**The data**

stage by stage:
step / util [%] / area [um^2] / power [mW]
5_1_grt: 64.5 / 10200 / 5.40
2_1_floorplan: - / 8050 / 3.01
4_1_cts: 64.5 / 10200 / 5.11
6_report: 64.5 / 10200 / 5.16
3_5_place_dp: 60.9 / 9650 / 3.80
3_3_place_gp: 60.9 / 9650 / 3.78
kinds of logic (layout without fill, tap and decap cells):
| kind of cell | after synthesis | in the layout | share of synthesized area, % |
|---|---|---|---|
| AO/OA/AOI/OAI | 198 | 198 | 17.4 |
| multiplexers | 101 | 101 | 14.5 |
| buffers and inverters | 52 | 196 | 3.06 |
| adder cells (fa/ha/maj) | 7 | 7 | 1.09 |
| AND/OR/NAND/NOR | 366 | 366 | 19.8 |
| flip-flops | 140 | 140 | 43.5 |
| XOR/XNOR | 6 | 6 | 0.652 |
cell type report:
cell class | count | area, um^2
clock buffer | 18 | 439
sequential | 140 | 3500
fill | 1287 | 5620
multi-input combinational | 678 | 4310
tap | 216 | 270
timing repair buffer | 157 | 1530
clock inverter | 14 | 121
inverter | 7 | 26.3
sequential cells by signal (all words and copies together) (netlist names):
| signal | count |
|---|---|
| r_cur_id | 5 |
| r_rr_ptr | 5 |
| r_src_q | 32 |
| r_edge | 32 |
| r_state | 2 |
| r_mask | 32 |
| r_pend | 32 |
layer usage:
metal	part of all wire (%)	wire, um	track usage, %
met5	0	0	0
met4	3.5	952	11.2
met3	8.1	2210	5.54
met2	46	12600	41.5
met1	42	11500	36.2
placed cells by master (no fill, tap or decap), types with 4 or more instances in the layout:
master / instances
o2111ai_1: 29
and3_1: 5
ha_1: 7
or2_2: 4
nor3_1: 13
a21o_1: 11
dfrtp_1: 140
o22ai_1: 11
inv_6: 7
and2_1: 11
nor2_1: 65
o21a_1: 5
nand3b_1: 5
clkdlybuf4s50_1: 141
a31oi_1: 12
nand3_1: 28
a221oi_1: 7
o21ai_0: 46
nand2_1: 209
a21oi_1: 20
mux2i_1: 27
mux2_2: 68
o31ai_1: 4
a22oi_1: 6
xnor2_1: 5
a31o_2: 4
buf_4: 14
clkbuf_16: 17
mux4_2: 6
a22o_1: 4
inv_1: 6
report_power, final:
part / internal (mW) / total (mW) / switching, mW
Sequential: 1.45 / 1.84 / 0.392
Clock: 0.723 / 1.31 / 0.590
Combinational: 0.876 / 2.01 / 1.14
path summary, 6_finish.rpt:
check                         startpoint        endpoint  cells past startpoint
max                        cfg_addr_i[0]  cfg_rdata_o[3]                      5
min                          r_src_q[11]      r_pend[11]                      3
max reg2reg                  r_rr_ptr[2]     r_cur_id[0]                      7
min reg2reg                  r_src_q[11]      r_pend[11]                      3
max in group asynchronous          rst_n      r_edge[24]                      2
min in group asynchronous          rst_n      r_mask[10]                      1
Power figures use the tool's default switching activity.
===== src/rtl/target_timer_pkg.sv =====
// Shared timing constants for the special-move timers.
// Parents pick the 60 s pair or the short simulation pair.
package timer_pkg;

    localparam int TIMER_60S_WIDTH = 26;
    localparam logic [TIMER_60S_WIDTH-1:0] TIMER_60S_TARGET = 26'd46_875_000;

    localparam int TIMER_TEST_WIDTH = 5;
    localparam logic [TIMER_TEST_WIDTH-1:0] TIMER_TEST_TARGET = 5'd30;

endpackage


===== src/rtl/target_timer_if.sv =====
// Control bundle between a parent FSM and one target timer.
// The parent drives target and enable, and reads back the hit level.
interface timer_if #(
    parameter int WIDTH = 26
);
    logic [WIDTH-1:0] target;
    logic             in;
    logic             hit_target;

    modport master (
        output target,
        output in,
        input  hit_target
    );

    modport slave (
        input  target,
        input  in,
        output hit_target
    );
endinterface


===== src/rtl/target_timer.sv =====
// Saturating enabled-cycle counter with a run-time terminal count.
// The hit level depends only on the count register and the target.
module target_timer
    import timer_pkg::*;
#(
    parameter int WIDTH = 26
) (
    input  logic   clk,
    input  logic   reset,
    timer_if.slave bus
);

    logic [WIDTH-1:0] count;
    logic             hit;

    // Comparing against the live target lets a lowered target hit at once.
    assign hit = (count >= bus.target);
    assign bus.hit_target = hit;

    always_ff @(posedge clk or posedge reset) begin
        if (reset) begin
            count <= '0;
        end else if (bus.in && !hit) begin
            count <= count + WIDTH'(1);
        end
    end

endmodule


===== src/flat_wrapper.sv =====
// flat-port wrapper written by rule: the top's interface ports become plain ports
module target_timer_flat import timer_pkg::*;
#(
    parameter int WIDTH = 26
)
  (clk, reset, bus_target, bus_in, bus_hit_target);
  timer_if #(.WIDTH(WIDTH)) bus_i ();
  input  logic clk;
  input  logic reset;
  input wire logic [$bits(bus_i.target)-1:0] bus_target;
  input wire logic [$bits(bus_i.in)-1:0] bus_in;
  output wire logic [$bits(bus_i.hit_target)-1:0] bus_hit_target;
  assign bus_i.target = bus_target;
  assign bus_i.in = bus_in;
  assign bus_hit_target = bus_i.hit_target;
  target_timer #(.WIDTH(WIDTH)) u_core (.clk(clk), .reset(reset), .bus(bus_i));
endmodule

===== config.mk =====
export PLATFORM = sky130hd
export DESIGN_NAME = target_timer_flat
export DESIGN_NICKNAME = d
export VERILOG_FILES = /design/src/rtl/target_timer_pkg.sv /design/src/rtl/target_timer_if.sv /design/src/rtl/target_timer.sv /design/src/flat_wrapper.sv
export SDC_FILE = /design/constraint.sdc
export NUM_CORES = 1
export LEC_CHECK = 0
export BUFFER_PORTS_ARGS = -buffer_cell sky130_fd_sc_hd__clkbuf_2
export CAP_MARGIN = 30
export CORE_MARGIN = 8
export CORE_UTILIZATION = 35
export DETAILED_ROUTE_END_ITERATION = 8
export PLACE_DENSITY = 0.62
export SYNTH_ARGS = -nofsm -noshare
export SYNTH_HDL_FRONTEND = slang
export SYNTH_SLANG_ARGS = --single-unit

===== constraint.sdc =====
create_clock -name clk -period 4.6 [get_ports clk]
set_input_delay 0.46 -clock clk [delete_from_list [all_inputs] [get_ports clk]]
set_output_delay 0.46 -clock clk [all_outputs]
set_load 0.01 [all_outputs]

==> results of run 1 <==
routing by layer:
| metal | vias to the layer above | track usage | wire [um] |
|---|---|---|---|
| met4 | 0 | 0.0423 | 38 |
| met3 | 4 | 0.0175 | 244 |
| li1 | 754 | - | - |
| met2 | 35 | 0.185 | 1820 |
| met1 | 665 | 0.138 | 1840 |
| met5 | - | 0 | 0 |
synthesized netlist by cell type (all sizes together):
cell,count,area share
a211oi,1,0.0040
inv,31,0.062
nand2,15,0.034
and3,3,0.015
a22oi,1,0.0040
dfrtp,26,0.34
xnor2,12,0.056
xor2,13,0.060
buf,3,0.013
ha,27,0.18
o2111ai,1,0.0046
nor3,10,0.037
nand2b,2,0.0066
o21ai,4,0.011
o21bai,1,0.0040
a21o,1,0.0040
and4,1,0.0046
o311a,1,0.0053
nor2,8,0.017
nand4,14,0.046
nor4,6,0.030
mux2,1,0.0060
nand3,7,0.019
clkbuf,1,0.0020
or2,1,0.0033
a21oi,11,0.029
power breakdown:
part	internal [mW]	switching, mW	total [mW]
clock	0.0766	0.0738	0.150
combinational	0.0729	0.0772	0.150
sequential	0.260	0.0449	0.305
total	0.410	0.196	0.606
cells by family after synthesis:
logic type | after synthesis | synth area share
buffers and inverters | 35 | 0.0762
AND/OR/NAND/NOR | 67 | 0.213
flip-flops | 26 | 0.345
AO/OA/AOI/OAI | 21 | 0.0656
XOR/XNOR | 25 | 0.116
multiplexers | 1 | 0.00596
adder cells (fa/ha/maj) | 27 | 0.179
stage by stage:
stage               total power, mW  hold slack [ns]  utilization  worst slack [ns]
floorplan                     0.412            0.446            -              2.37
global placement              0.453            0.472        0.405              1.70
detailed placement            0.461            0.373        0.410              1.70
CTS                           0.614           0.0702        0.421              1.47
global route                  0.655           0.0719        0.421              1.32
finish                        0.606           0.0655        0.421              1.50
path summary, 6_finish.rpt:
| path | endpoint | slack, ns |
|---|---|---|
| worst max register to register | u_core.count[18]$_DFFE_PP0P_ | 1.83 |
| worst max-delay path | bus_hit_target | 1.50 |
| worst min register to register | u_core.count[25]$_DFFE_PP0P_ | 0.49 |
| max in group asynchronous | u_core.count[15]$_DFFE_PP0P_ | 4.14 |
| worst min-delay path | u_core.count[8]$_DFFE_PP0P_ | 0.07 |
| min in group clk | u_core.count[25]$_DFFE_PP0P_ | 0.49 |
cells in the final DEF (no fill, tap or decap), drive strengths merged, types with 10 or more instances in the layout:
| cell | n |
|---|---|
| a21oi | 11 |
| clkbuf | 33 |
| dfrtp | 26 |
| ha | 27 |
| inv | 31 |
| nand2 | 15 |
| nand4 | 14 |
| nor3 | 10 |
| xnor2 | 12 |
| xor2 | 13 |
cell type report:
class | count | area, sq um | area share
multi-input cells | 141 | 1090 | 0.503
flip-flops and latches | 26 | 651 | 0.299
repair buffers | 30 | 173 | 0.0794
inverters | 31 | 116 | 0.0535
well taps | 70 | 87.6 | 0.0403
clock buffers | 4 | 55.1 | 0.0253
critical path, stage by stage, from the launching register on:
cell      delay (ns)
dfrtp_1         0.43
inv_1           0.06
ha_1            0.26
nand2b_1        0.14
a21oi_1         0.16
nor3_1          0.08
o311a_1         0.36
nor2_2          0.40
inv_2           0.27
clkbuf_2        0.20
==> impl_metrics.env, run 1 <==
export IMPL_status="completed"
export IMPL_max_slew_margin_rel=0.686
export IMPL_grt_max_degree=24
export IMPL_fin_skew_ns=0.00712
export IMPL_cp_max_fo=16
export IMPL_nets=289
export IMPL_dieHeight_um=89.4
export IMPL_cts_inserted_buffers=3
export IMPL_syn_num_nets=258
export IMPL_finalSetupViolations=0
export IMPL_synthCells=202
export IMPL_cts_tree="done"
export IMPL_final_cells=302
export IMPL_antennaDiodeCount=0
export IMPL_via_count=1458
export IMPL_die_w_um=89.4
export IMPL_dp_cells=298
export IMPL_fmax_ghz=0.323
export IMPL_grt_overflow=0
export IMPL_antenna_found_initial=0
export IMPL_cap_violations=0
export IMPL_first_global_vias=1555
export IMPL_r2r_cells=10
export IMPL_place_gp_congestion=0.811
export IMPL_drt_iter0_drc=77
export IMPL_min_period_over_period=0.674
export IMPL_hold_viol=0
export IMPL_powerDensity_nw_per_um2=278
export IMPL_core_area_sq_um=5170
export IMPL_routedWlPerCell_um=13.1
export IMPL_grt_usage=0.110
export IMPL_worst_slew_pin_slew_ns=0.470
export IMPL_cts_resized=0
export IMPL_ys_seq_elements=26
export IMPL_yosysWarningCount=0
export IMPL_clkLatencyLatePin_ns=0.27
export IMPL_path_class="flip-flop to primary output"
export IMPL_grt_pass1_wl_mm=6.91
export IMPL_clock_sinks=26
export IMPL_totalWireLength_mm=3.94
export IMPL_port_buffers=29
export IMPL_largest_register_ffs=26
export IMPL_regMostFlops="u_core.count"
export IMPL_min_period_ns=3.10
export IMPL_route_detailed_drc=0
export IMPL_drtPass1Iterations=4
export IMPL_setup_tns_final_ns=0
export IMPL_rsz0062_at_grt="no"
export IMPL_crit_start="u_core.count[0]$_DFFE_PP0P_"
export IMPL_cts_clk_slew_worst_paths_ns=0.10
export IMPL_h_tree_depth=1
export IMPL_post_cts_setup_buffer_count=0
export IMPL_cts_hold_buf=0
export IMPL_worstPathArrival_ns=2.64
export IMPL_floorplan_rows=26
export IMPL_detail_route_antenna_nets=0
export IMPL_clock_root_buffer="clkbuf_8"
export IMPL_syn_area_sq_um=1890
export IMPL_start_util=0.365
export IMPL_start_kind="flip-flop"
export IMPL_cts_buffer_depth=2
export IMPL_largestRegisters="u_core.count x26"
export IMPL_vias_per_cell=4.83
export IMPL_dp_hpwl_mm=3.19
export IMPL_syn_avg_cell_area_sq_um=9.35
export IMPL_ir_drop_uv=141
export IMPL_die_area_sq_um=8000
export IMPL_seq_area_frac_synth=0.345
export IMPL_p_leak_nw=1.17
export IMPL_placed_area_sq_um=2120
export IMPL_drive_above_1_share=0.207
export IMPL_n_fill_cell=543
export IMPL_timing_critical_path_to_type="primary output"
export IMPL_r2r_start="u_core.count[0]$_DFFE_PP0P_"
export IMPL_ios=30
export IMPL_worstPathRequired_ns=4.14
export IMPL_slew_viol_final=0
export IMPL_synth_cell_types=34
export IMPL_area_growth_pct=15.2
export IMPL_hold_path_class="input pin to async pin"
export IMPL_final_area_sq_um=2180
Note: power is estimated with default switching activity, not from simulation.
==> inputs of run 2 (changes only) <==
==> constraint.sdc (replaced) <==
create_clock -name clk -period 3.05 [get_ports clk]
set_input_delay 0.305 -clock clk [delete_from_list [all_inputs] [get_ports clk]]
set_output_delay 0.305 -clock clk [all_outputs]
set_load 0.01 [all_outputs]
==> run 2 against run 1 <==
Against the previous run:
- cell area rose by 1.8%
- setup slack got worse by 1.3 ns
- die area is the same
- register-to-register slack got worse by 1.3 ns
- clock-buffer cell count shrank 1
- worst hold slack improved by 0.35 ns
- cell count increased by 0.66%
- sequential share of layout area decreased by 0.54 points
- combinational power grew 53%
- wire length fell by 2.8%
- total power increased by 62%
- clock power is 93% higher
- critical endpoint unchanged
- largest power group unchanged
==> impl_metrics.env, run 2 (same netlist as run 1, synthesis figures left out) <==
export IMPL_nets=291
export IMPL_antenna_found_initial=0
export IMPL_cts_clk_slew_worst_paths_ns=0.10
export IMPL_min_period_ns=2.87
export IMPL_ios=30
export IMPL_h_tree_depth=1
export IMPL_timing_critical_path_to_type="primary output"
export IMPL_status="completed"
export IMPL_n_fill_cell=508
export IMPL_path_class="flip-flop to primary output"
export IMPL_cts_buffer_depth=2
export IMPL_cts_tree="done"
export IMPL_worstPathArrival_ns=2.56
export IMPL_clock_root_buffer="clkbuf_8"
export IMPL_layout_commonest_cell="inv_1"
export IMPL_regMostFlops="u_core.count"
export IMPL_fin_skew_ns=0.00836
export IMPL_clkLatencyLatePin_ns=0.27
export IMPL_final_area_sq_um=2220
export IMPL_clock_sinks=26
export IMPL_ir_drop_uv=272
export IMPL_powerDensity_nw_per_um2=442
export IMPL_routedWlPerCell_um=12.6
export IMPL_p_leak_nw=1.19
export IMPL_finish_utilization=0.428
export IMPL_cap_violations=0
export IMPL_vias_per_cell=4.78
export IMPL_drt_iter0_drc=68
export IMPL_post_cts_setup_buffer_count=0
export IMPL_dp_hpwl_mm=3.17
export IMPL_dieHeight_um=89.4
export IMPL_drtPass1Iterations=6
export IMPL_detail_route_antenna_nets=0
export IMPL_hold_slack_ns=0.419
export IMPL_hold_path_class="input pin to flip-flop"
export IMPL_via_count=1453
export IMPL_antennaDiodeCount=0
export IMPL_grt_usage=0.104
export IMPL_slew_viol_final=0
export IMPL_fmax_ghz=0.349
export IMPL_cts_inserted_buffers=3
export IMPL_rsz0062_at_grt="no"
export IMPL_placed_area_sq_um=2130
export IMPL_die_area_sq_um=8000
export IMPL_start_kind="flip-flop"
export IMPL_route_detailed_drc=0
export IMPL_floorplan_rows=26
export IMPL_setup_tns_final_ns=0
export IMPL_largest_register_ffs=26
export IMPL_place_gp_congestion=0.770
export IMPL_min_period_over_period=0.940
export IMPL_drive_above_1_share=0.214
export IMPL_totalWireLength_mm=3.83
export IMPL_worst_slew_pin_slew_ns=0.448
export IMPL_reg2reg_slack_ns=0.51
export IMPL_cp_max_fo=16
export IMPL_start_util=0.365
export IMPL_area_growth_pct=17.4
export IMPL_final_cells=304
export IMPL_largestRegisters="u_core.count x26"
export IMPL_port_buffers=29
export IMPL_core_area_sq_um=5170
export IMPL_worstPathRequired_ns=2.74
export IMPL_die_w_um=89.4
export IMPL_final_cell_mix="inv_1, clkbuf_2, ha_1, dfrtp_1"
export IMPL_hold_viol=0
export IMPL_max_slew_margin_rel=0.699
export IMPL_grt_overflow=0
export IMPL_first_global_vias=1442
export IMPL_dp_cells=299
export IMPL_grt_max_degree=21
export IMPL_finalSetupViolations=0
export IMPL_grt_pass1_wl_mm=6.48
-- run 2: routing by layer --
| metal | GRT usage | share of wire |
|---|---|---|
| met5 | 0 | 0 |
| met4 | 0.0136 | 0.0042 |
| met3 | 0.0331 | 0.074 |
| met2 | 0.168 | 0.46 |
| met1 | 0.135 | 0.47 |
-- run 2: critical path, stage by stage, from the launching register on --
cell and delay (ns):
dfrtp_1 0.45, ha_1 0.32, nand4_1 0.17, nor4_2 0.48, a22oi_1 0.13, o2111ai_1 0.17, nor2_2 0.08, inv_2 0.27
clkbuf_2 0.20
-- run 2: final timing paths --
kind | startpoint | end | cells after the start
setup / recovery | u_core.count[19]$_DFFE_PP0P_ | bus_hit_target | 8
hold / removal | bus_in | u_core.count[15]$_DFFE_PP0P_ | 3
hold reg to reg | u_core.count[21]$_DFFE_PP0P_ | u_core.count[21]$_DFFE_PP0P_ | 1
min in group asynchronous | reset | u_core.count[13]$_DFFE_PP0P_ | 3
max in group asynchronous | reset | u_core.count[10]$_DFFE_PP0P_ | 4
setup reg to reg | u_core.count[19]$_DFFE_PP0P_ | u_core.count[1]$_DFFE_PP0P_ | 9
-- run 2: report_power, final --
group	internal (mW)	switching, mW
Clock	0.176	0.113
Combinational	0.112	0.117
Sequential	0.392	0.0684
-- run 2: timing repair --
| action | 4_1_cts | 5_1_grt |
|---|---|---|
| hold buffers | 1 | 0 |
| endpoints found under the hold margin | 6 | 0 |
| resized for setup | 0 | 1 |
| endpoints found under the setup margin | 0 | 1 |
-- run 2: metrics by stage --
stage / total power, mW / setup slack, ns
after floorplan: 0.621 / 0.944
after detailed placement: 0.698 / 0.448
after global routing: 1.05 / 0.0353
after global placement: 0.687 / 0.444
final: 0.979 / 0.184
after CTS: 0.987 / 0.135
-- run 2: final cells by class --
class,instances,area (sq um),area share
inverters,31,116,0.0525
well taps,70,87.6,0.0395
clock inverters,1,30.0,0.0136
flip-flops and latches,26,651,0.294
clock buffers,3,41.3,0.0186
repair buffers,32,190,0.0858
multi-input cells,141,1100,0.496
==> inputs of run 3 (changes only) <==
--- a/config.mk
+++ b/config.mk
@@ -9,8 +9,10 @@
 export CAP_MARGIN = 30
 export CORE_MARGIN = 8
 export CORE_UTILIZATION = 35
+export CTS_CLUSTER_SIZE = 25
 export DETAILED_ROUTE_END_ITERATION = 8
 export PLACE_DENSITY = 0.62
+export REMOVE_ABC_BUFFERS = 1
 export SYNTH_ARGS = -nofsm -noshare
 export SYNTH_HDL_FRONTEND = slang
 export SYNTH_SLANG_ARGS = --single-unit
==> run 3 against run 2 <==
Against the previous run:
- register-to-register slack improved by 0.08 ns
- setup slack improved by 0.10 ns
- die area did not move
- via count fell by 2.7%
- wire length fell by 4.5%
- worst hold slack got worse by 0.39 ns
- flip-flop and latch count did not move
- combinational power fell by 2%
- clock power fell by 24%
- cell area fell by 1.8%
- largest power group unchanged
- highest routed layer unchanged
==> impl_metrics.env, run 3 (same netlist as run 1, synthesis figures left out) <==
export IMPL_max_stage_delay_ns=0.46
export IMPL_clock_root_buffer="clkbuf_8"
export IMPL_finalSetupViolations=0
export IMPL_grt_overflow=0
export IMPL_fmax_ghz=0.362
export IMPL_layout_commonest_cell="inv_1"
export IMPL_h_tree_depth=1
export IMPL_area_growth_pct=15.3
export IMPL_swShare=0.319
export IMPL_worstPathCellList="ha_1, nand4_1, nor4_2, a22oi_1, o2111ai_1, nor2_2, inv_2, clkbuf_2"
export IMPL_cts_inserted_buffers=3
export IMPL_port_buffers=29
export IMPL_fin_skew_ns=0.00194
export IMPL_hold_viol=0
export IMPL_cap_violations=0
export IMPL_via_count=1414
export IMPL_largest_register_ffs=26
export IMPL_n_fill_cell=524
export IMPL_placed_area_sq_um=2120
export IMPL_wl_met3_um=135
export IMPL_r2r_start="u_core.count[19]$_DFFE_PP0P_"
export IMPL_reg2reg_slack_ns=0.59
export IMPL_start_util=0.365
export IMPL_largestRegisters="u_core.count x26"
export IMPL_cts_buffer_depth=2
export IMPL_cp_max_fo=16
export IMPL_r2r_cells=9
export IMPL_detail_route_antenna_nets=0
export IMPL_grt_usage=0.100
export IMPL_wl_met2_mm=1.59
export IMPL_worstPathRequired_ns=2.74
export IMPL_nets=290
export IMPL_finish_utilization=0.421
export IMPL_start_kind="flip-flop"
export IMPL_slew_viol_final=0
export IMPL_wl_met1_mm=1.90
export IMPL_vias_per_cell=4.67
export IMPL_grt_max_degree=17
export IMPL_ir_drop_uv=309
export IMPL_die_area_sq_um=8000
export IMPL_place_ws_ns=0.400
export IMPL_routedWlPerCell_um=12.1
export IMPL_cts_tree="done"
export IMPL_highest_layer="met4"
export IMPL_antenna_found_initial=0
export IMPL_p_switching_mw=0.289
export IMPL_antennaDiodeCount=0
export IMPL_p_int_mw=0.617
export IMPL_max_slew_margin_rel=0.672
export IMPL_timing_critical_path_to_type="primary output"
export IMPL_grt_pass1_wl_mm=6.36
export IMPL_worstPathArrival_ns=2.46
export IMPL_path_class="flip-flop to primary output"
export IMPL_core_area_sq_um=5170
export IMPL_rr_endpoint="u_core.count[1]$_DFFE_PP0P_"
export IMPL_final_setup_worst_slack_ns=0.289
export IMPL_final_area_sq_um=2180
export IMPL_p_leak_nw=1.17
export IMPL_powerDensity_nw_per_um2=416
export IMPL_die_w_um=89.4
export IMPL_hold_path_class="input pin to async pin"
export IMPL_seq_power_share=0.511
export IMPL_status="completed"
export IMPL_power_share_clock=0.241
export IMPL_place_gp_congestion=0.760
export IMPL_final_cell_mix="inv_1, clkbuf_2, ha_1, dfrtp_1"
export IMPL_floorplan_rows=26
export IMPL_cts_clk_slew_worst_paths_ns=0.09
export IMPL_regMostFlops="u_core.count"
export IMPL_clkLatencyLatePin_ns=0.26
export IMPL_setup_tns_final_ns=0
export IMPL_dieHeight_um=89.4
export IMPL_cp_slowest_cell="nor4_2"
export IMPL_worst_slew_pin_slew_ns=0.491
export IMPL_min_period_over_period=0.905
export IMPL_clock_sinks=26
export IMPL_totalWireLength_mm=3.66
export IMPL_p_comb_frac=0.248
export IMPL_drtPass1Iterations=4
export IMPL_drive_above_1_share=0.215
export IMPL_drt_iter0_drc=27
export IMPL_route_detailed_drc=0
export IMPL_rsz0062_at_grt="no"
export IMPL_first_global_vias=1373
export IMPL_ios=30
export IMPL_dp_hpwl_mm=3.07
export IMPL_min_period_ns=2.76
## run 3: changes by cell type in the layout (fill, tap and decap cells not counted), sizes merged
cell	previous run	this run
bufinv	1	0
dlygate4sd3	1	0
clkbuf	32	33
## run 3: worst max-delay path, delay by kind of cell (launching register included)
kind	cells	cell delay, ns
flops	1	0.44
simple gates	3	0.68
fa+ha+maj	1	0.32
compound gates	2	0.28
buf+inv	2	0.47
## run 3: how the worst max path moves through the flow
stage	slack [ns]	from	end	cells past startpoint
after floorplan	0.67	u_core.count[0]$_DFFE_PP0P_	u_core.count[5]$_DFFE_PP0P_	10
after global placement	0.39	u_core.count[19]$_DFFE_PP0P_	bus_hit_target	8
after detailed placement	0.40	u_core.count[19]$_DFFE_PP0P_	bus_hit_target	8
after CTS	0.09	u_core.count[19]$_DFFE_PP0P_	bus_hit_target	8
after global routing	0.13	u_core.count[23]$_DFFE_PP0P_	bus_hit_target	8
final	0.29	u_core.count[19]$_DFFE_PP0P_	bus_hit_target	8
## run 3: per-stage QoR
stage	std cells	total power [mW]	hold WS, ns
4_1_cts	303	0.917	0.0415
6_report	303	0.905	0.0264
3_5_place_dp	299	0.693	0.344
2_1_floorplan	198	0.617	0.345
3_3_place_gp	298	0.686	0.482
5_1_grt	303	0.973	0.0674
## run 3: area by class of cell
cell class                 count  area (sq um)  area share
inverter                      31           116      0.0534
sequential                    26           651       0.299
clock buffer                   4          55.1      0.0253
tap                           70          87.6      0.0402
timing repair buffer          31           168      0.0770
multi-input combinational    141          1100       0.505
## run 3: per-layer routing
metal,track usage,vias up
li1,-,756
met1,0.146,629
met2,0.152,27
met3,0.00460,2
met4,0.0363,0
met5,0,-
## run 3: power groups by stage
stage               clock [mW]  sequential, mW  combinational, mW
floorplan                    0           0.450              0.167
global placement             0           0.467              0.219
detailed placement           0           0.467              0.226
CTS                      0.229           0.461              0.227
global route             0.240           0.473              0.260
finish                   0.219           0.463              0.224
## run 3: what timing repair did
action,CTS,global route
gates resized for setup,0,1
buffers inserted,0,0
setup endpoints to repair,0,1
hold buffers,0,0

**Task instructions**
Return every line from the records above that holds the word "signal".

**Result**
sequential cells by signal (all words and copies together) (netlist names):
| signal | count |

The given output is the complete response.